In addition to auction sites like eBay and others, many people are carving out thousands of niche market Web sites in different areas and product lines. Party goods, lingerie, LP vinyl records, recipe books, collectibles, musical instruments, vintage clothing and a host of other products and services are being sold for a good profit by enterprising folks with a bit of imagination and a flair for connecting with people online.

Most of the successful home-based businesses have a "high touch" approach to their market. They personalize their business and enjoy contact with their customers as much (or more) as they do turning a profit. Word of mouth advertising, in today's social networks, means your business could be recommended by someone half a world away from your new prospect, who shares gossip and chat on a social networking site.

Blogging is another way the smallest home businesses develop a worldwide reach and following. By sharing good content and information about their passion and interests, these little businesses can grow into major operations in a relatively short period of time.

The key is to get your blog noticed by using targeted keywords and social bookmarking sites like Technorati, MyBlogLog, del.icio.us, Digg and others. With the right exposure, you could become an overnight sensation. Video sharing is another "viral" method of getting yourself noticed and driving traffic to your offers.

Product "sourcing", or getting something to sell, is also made easy via the Internet. If you specialize in yard sale "junk", you won't be able to hit every yard sale in the world. Thanks to the 'Net, you can find the best sources of wholesale "junk" for resale without ever leaving your home. You can also find bulk quantities of just about any consumer goods at a fraction of the price you can resell them for, in sizes and quantities that appeal to regular folks.

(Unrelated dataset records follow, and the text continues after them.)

## src/rtl/mem_arbiter.sv

```systemverilog
// Single-port memory arbiter: shares one unified memory between fetch and data
// requesters, with data priority that alternates under contention so fetch is never starved.
module mem_arbiter #(
   parameter int ADDR_W = 32,
   parameter int DATA_W = 32
) (
   input  logic              clk,
   input  logic              reset,
   input  logic              ireq,
   input  logic [ADDR_W-1:0] iaddr,
   output logic [DATA_W-1:0] irdata,
   output logic              iready,
   input  logic              dreq,
   input  logic              dwe,
   input  logic [ADDR_W-1:0] daddr,
   input  logic [DATA_W-1:0] dwdata,
   output logic [DATA_W-1:0] drdata,
   output logic              dready,
   output logic              stallf,
   output logic              stallm,
   output logic              mem_req,
   output logic              mem_we,
   output logic [ADDR_W-1:0] mem_addr,
   output logic [DATA_W-1:0] mem_wdata,
   input  logic [DATA_W-1:0] mem_rdata,
   input  logic              mem_ack
);

   typedef enum logic [1:0] {
      IDLE = 2'd0,
      IACC = 2'd1,
      DACC = 2'd2
   } state_t;

   state_t state_r;
   state_t next_state_s;
   logic   last_d_r;
   logic   ack_i_s;
   logic   ack_d_s;
   logic   decide_s;
   logic   i_cand_s;
   logic   d_cand_s;

   // Grant decision: a requester whose access completes this cycle is not a candidate.
   always_comb begin
      next_state_s = state_r;
      ack_i_s      = (state_r == IACC) && mem_ack;
      ack_d_s      = (state_r == DACC) && mem_ack;
      decide_s     = (state_r == IDLE) || ack_i_s || ack_d_s;
      i_cand_s     = ireq && !ack_i_s;
      d_cand_s     = dreq && !ack_d_s;
      if (decide_s) begin
         if (i_cand_s && d_cand_s) begin
            next_state_s = last_d_r ? IACC : DACC;
         end else if (d_cand_s) begin
            next_state_s = DACC;
         end else if (i_cand_s) begin
            next_state_s = IACC;
         end else begin
            next_state_s = IDLE;
         end
      end else begin
         next_state_s = state_r;
      end
   end

   assign stallf = ireq && !iready;
   assign stallm = dreq && !dready;

   // State, memory-side request registers and requester result registers.
   always_ff @(posedge clk) begin
      if (reset) begin
         state_r   <= IDLE;
         last_d_r  <= 1'b0;
         mem_req   <= 1'b0;
         mem_we    <= 1'b0;
         mem_addr  <= {ADDR_W{1'b0}};
         mem_wdata <= {DATA_W{1'b0}};
         irdata    <= {DATA_W{1'b0}};
         drdata    <= {DATA_W{1'b0}};
         iready    <= 1'b0;
         dready    <= 1'b0;
      end else begin
         state_r <= next_state_s;
         iready  <= 1'b0;
         dready  <= 1'b0;
         if (ack_i_s) begin
            irdata   <= mem_rdata;
            iready   <= 1'b1;
            last_d_r <= 1'b0;
         end else if (ack_d_s) begin
            dready   <= 1'b1;
            last_d_r <= 1'b1;
            // Stores complete without touching the load result register.
            if (!mem_we) begin
               drdata <= mem_rdata;
            end
         end
         if (decide_s) begin
            case (next_state_s)
               IACC: begin
                  mem_addr <= iaddr;
                  mem_we   <= 1'b0;
                  mem_req  <= 1'b1;
               end
               DACC: begin
                  mem_addr  <= daddr;
                  mem_we    <= dwe;
                  mem_wdata <= dwdata;
                  mem_req   <= 1'b1;
               end
               default: begin
                  mem_req <= 1'b0;
                  mem_we  <= 1'b0;
               end
            endcase
         end
      end
   end

endmodule

```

Dropshipping is becoming a major source of income for both resellers and the dropshippers. By offering name brand consumer goods that you don't have to buy and store at home, you can avoid having to "pick, pack and ship" your sales yourself. It takes a bit of research to find the best deals and companies to use as dropshipping sources. Some require a sign-up fee, or monthly membership fee. Make sure you ask around and find out who's good and who to avoid.

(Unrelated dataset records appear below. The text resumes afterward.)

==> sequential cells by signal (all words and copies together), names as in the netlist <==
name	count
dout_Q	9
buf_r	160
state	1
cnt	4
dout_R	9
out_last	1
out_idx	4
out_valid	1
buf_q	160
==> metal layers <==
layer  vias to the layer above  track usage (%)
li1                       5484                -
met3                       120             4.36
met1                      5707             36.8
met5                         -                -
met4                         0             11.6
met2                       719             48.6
## src/rtl/ahb_arbiter_if.sv

```systemverilog
// Bus-side signal bundle for the AHB arbiter: requests and owner transfer status in, grants out.
// The arbiter connects through the slave modport; requesters and testbenches use the master modport.
interface ahb_arbiter_if #(
  parameter int NUM_MASTERS = 4
);
  logic [NUM_MASTERS-1:0] hbusreq;
  logic [NUM_MASTERS-1:0] hlock;
  logic [1:0]             htrans;
  logic [2:0]             hburst;
  logic                   hready;
  logic                   hresp;
  logic [NUM_MASTERS-1:0] hgrant;
  logic [1:0]             hmaster;
  logic                   hmastlock;

  modport master (
    output hbusreq, hlock, htrans, hburst, hready, hresp,
    input  hgrant, hmaster, hmastlock
  );

  modport slave (
    input  hbusreq, hlock, htrans, hburst, hready, hresp,
    output hgrant, hmaster, hmastlock
  );
endinterface

```

## src/rtl/ahb_arbiter.sv

```systemverilog
// Round-robin AHB arbiter that never switches owner mid-burst.
// Optional locked-transfer support is enabled by defining AHB_ARB_LOCK_EN.
module ahb_arbiter #(
  parameter int NUM_MASTERS    = 4,
  parameter int DEFAULT_MASTER = 0
) (
  input logic          Hclk,
  input logic          Hreset,
  ahb_arbiter_if.slave bus
);

  localparam logic [1:0] TRANS_IDLE   = 2'b00;
  localparam logic [1:0] TRANS_NONSEQ = 2'b10;
  localparam logic [1:0] TRANS_SEQ    = 2'b11;
  localparam logic [2:0] BURST_INCR   = 3'b001;
  localparam logic [1:0] DEFAULT_IDX  = 2'(DEFAULT_MASTER);
  localparam logic [NUM_MASTERS-1:0] GRANT_ONE = {{(NUM_MASTERS-1){1'b0}}, 1'b1};

  logic [3:0]             beatsLeft_q, beatsLeft_d;
  logic                   incrOpen_q, incrOpen_d;
  logic                   lockHold_q, lockHold_d;
  logic [NUM_MASTERS-1:0] hgrant_q, hgrant_d;
  logic [1:0]             hmaster_q, hmaster_d;
  logic [1:0]             winner;
  logic [1:0]             scanIdx;
  logic                   arbOk;

  // Remaining beats after the accepted beat, i.e. burst length minus one.
  function automatic logic [3:0] burstRemaining(input logic [2:0] burst);
    case (burst)
      3'b010, 3'b011: burstRemaining = 4'd3;
      3'b100, 3'b101: burstRemaining = 4'd7;
      3'b110, 3'b111: burstRemaining = 4'd15;
      default:        burstRemaining = 4'd0;
    endcase
  endfunction

  always_comb begin
    beatsLeft_d = beatsLeft_q;
    incrOpen_d  = incrOpen_q;
    lockHold_d  = lockHold_q;
    if (bus.hready) begin
      if (bus.hresp || bus.htrans == TRANS_IDLE) begin
        beatsLeft_d = 4'd0;
        incrOpen_d  = 1'b0;
        lockHold_d  = 1'b0;
      end else if (bus.htrans == TRANS_NONSEQ) begin
        beatsLeft_d = burstRemaining(bus.hburst);
        incrOpen_d  = (bus.hburst == BURST_INCR);
`ifdef AHB_ARB_LOCK_EN
        lockHold_d  = bus.hlock[hmaster_q];
`endif
      end else if (bus.htrans == TRANS_SEQ && beatsLeft_q != 4'd0) begin
        beatsLeft_d = beatsLeft_q - 4'd1;
      end
    end
    // An undefined-length burst ends as soon as its owner stops requesting.
    if (!bus.hbusreq[hmaster_q]) begin
      incrOpen_d = 1'b0;
    end
`ifndef AHB_ARB_LOCK_EN
    lockHold_d = 1'b0;
`endif
  end

  // Scanning from the farthest offset down leaves the nearest requester after the owner as winner.
  always_comb begin
    winner  = DEFAULT_IDX;
    scanIdx = 2'd0;
    for (int i = NUM_MASTERS; i >= 1; i--) begin
      scanIdx = 2'((int'(hmaster_q) + i) % NUM_MASTERS);
      if (bus.hbusreq[scanIdx]) begin
        winner = scanIdx;
      end
    end
  end

  always_comb begin
    arbOk     = bus.hready && (beatsLeft_d == 4'd0) && !incrOpen_d && !lockHold_d;
    hmaster_d = hmaster_q;
    hgrant_d  = hgrant_q;
    if (arbOk) begin
      hmaster_d = winner;
      hgrant_d  = GRANT_ONE << winner;
    end
  end

  always_ff @(posedge Hclk) begin
    if (Hreset) begin
      beatsLeft_q <= 4'd0;
      incrOpen_q  <= 1'b0;
      lockHold_q  <= 1'b0;
      hmaster_q   <= DEFAULT_IDX;
      hgrant_q    <= GRANT_ONE << DEFAULT_IDX;
    end else begin
      beatsLeft_q <= beatsLeft_d;
      incrOpen_q  <= incrOpen_d;
      lockHold_q  <= lockHold_d;
      hmaster_q   <= hmaster_d;
      hgrant_q    <= hgrant_d;
    end
  end

`ifndef AHB_ARB_LOCK_EN
  logic unusedLock;
  assign unusedLock = ^bus.hlock;
`endif

  assign bus.hgrant    = hgrant_q;
  assign bus.hmaster   = hmaster_q;
  assign bus.hmastlock = lockHold_q;

endmodule
```

## src/flat_wrapper.sv

```systemverilog
// flat-port wrapper written by rule: the top's interface ports become plain ports
module ahb_arbiter_flat 
#(
  parameter int NUM_MASTERS    = 4,
  parameter int DEFAULT_MASTER = 0
)
  (Hclk, Hreset, bus_hbusreq, bus_hlock, bus_htrans, bus_hburst, bus_hready, bus_hresp, bus_hgrant, bus_hmaster, bus_hmastlock);
  ahb_arbiter_if #(.NUM_MASTERS(NUM_MASTERS)) bus_i ();
  input logic Hclk;
  input logic Hreset;
  input wire logic [$bits(bus_i.hbusreq)-1:0] bus_hbusreq;
  input wire logic [$bits(bus_i.hlock)-1:0] bus_hlock;
  input wire logic [$bits(bus_i.htrans)-1:0] bus_htrans;
  input wire logic [$bits(bus_i.hburst)-1:0] bus_hburst;
  input wire logic [$bits(bus_i.hready)-1:0] bus_hready;
  input wire logic [$bits(bus_i.hresp)-1:0] bus_hresp;
  output wire logic [$bits(bus_i.hgrant)-1:0] bus_hgrant;
  output wire logic [$bits(bus_i.hmaster)-1:0] bus_hmaster;
  output wire logic [$bits(bus_i.hmastlock)-1:0] bus_hmastlock;
  assign bus_i.hbusreq = bus_hbusreq;
  assign bus_i.hlock = bus_hlock;
  assign bus_i.htrans = bus_htrans;
  assign bus_i.hburst = bus_hburst;
  assign bus_i.hready = bus_hready;
  assign bus_i.hresp = bus_hresp;
  assign bus_hgrant = bus_i.hgrant;
  assign bus_hmaster = bus_i.hmaster;
  assign bus_hmastlock = bus_i.hmastlock;
  ahb_arbiter #(.NUM_MASTERS(NUM_MASTERS), .DEFAULT_MASTER(DEFAULT_MASTER)) u_core (.Hclk(Hclk), .Hreset(Hreset), .bus(bus_i));
endmodule
```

If you're more enterprising and have a local source of merchandise to sell, you can buy at wholesale and store your inventory at home. Then, as your orders come in, you pack them up and ship them out. Along with UPS, FED-EX and DHL, the US Postal Service is willing to swing by and pick up your packages right at your front door. With online postage and shipping fees being totally automated, you can create shipping labels and pay your delivery fees online. Tracking services and signature-upon-delivery means that you can control your package deliveries just like the big guys.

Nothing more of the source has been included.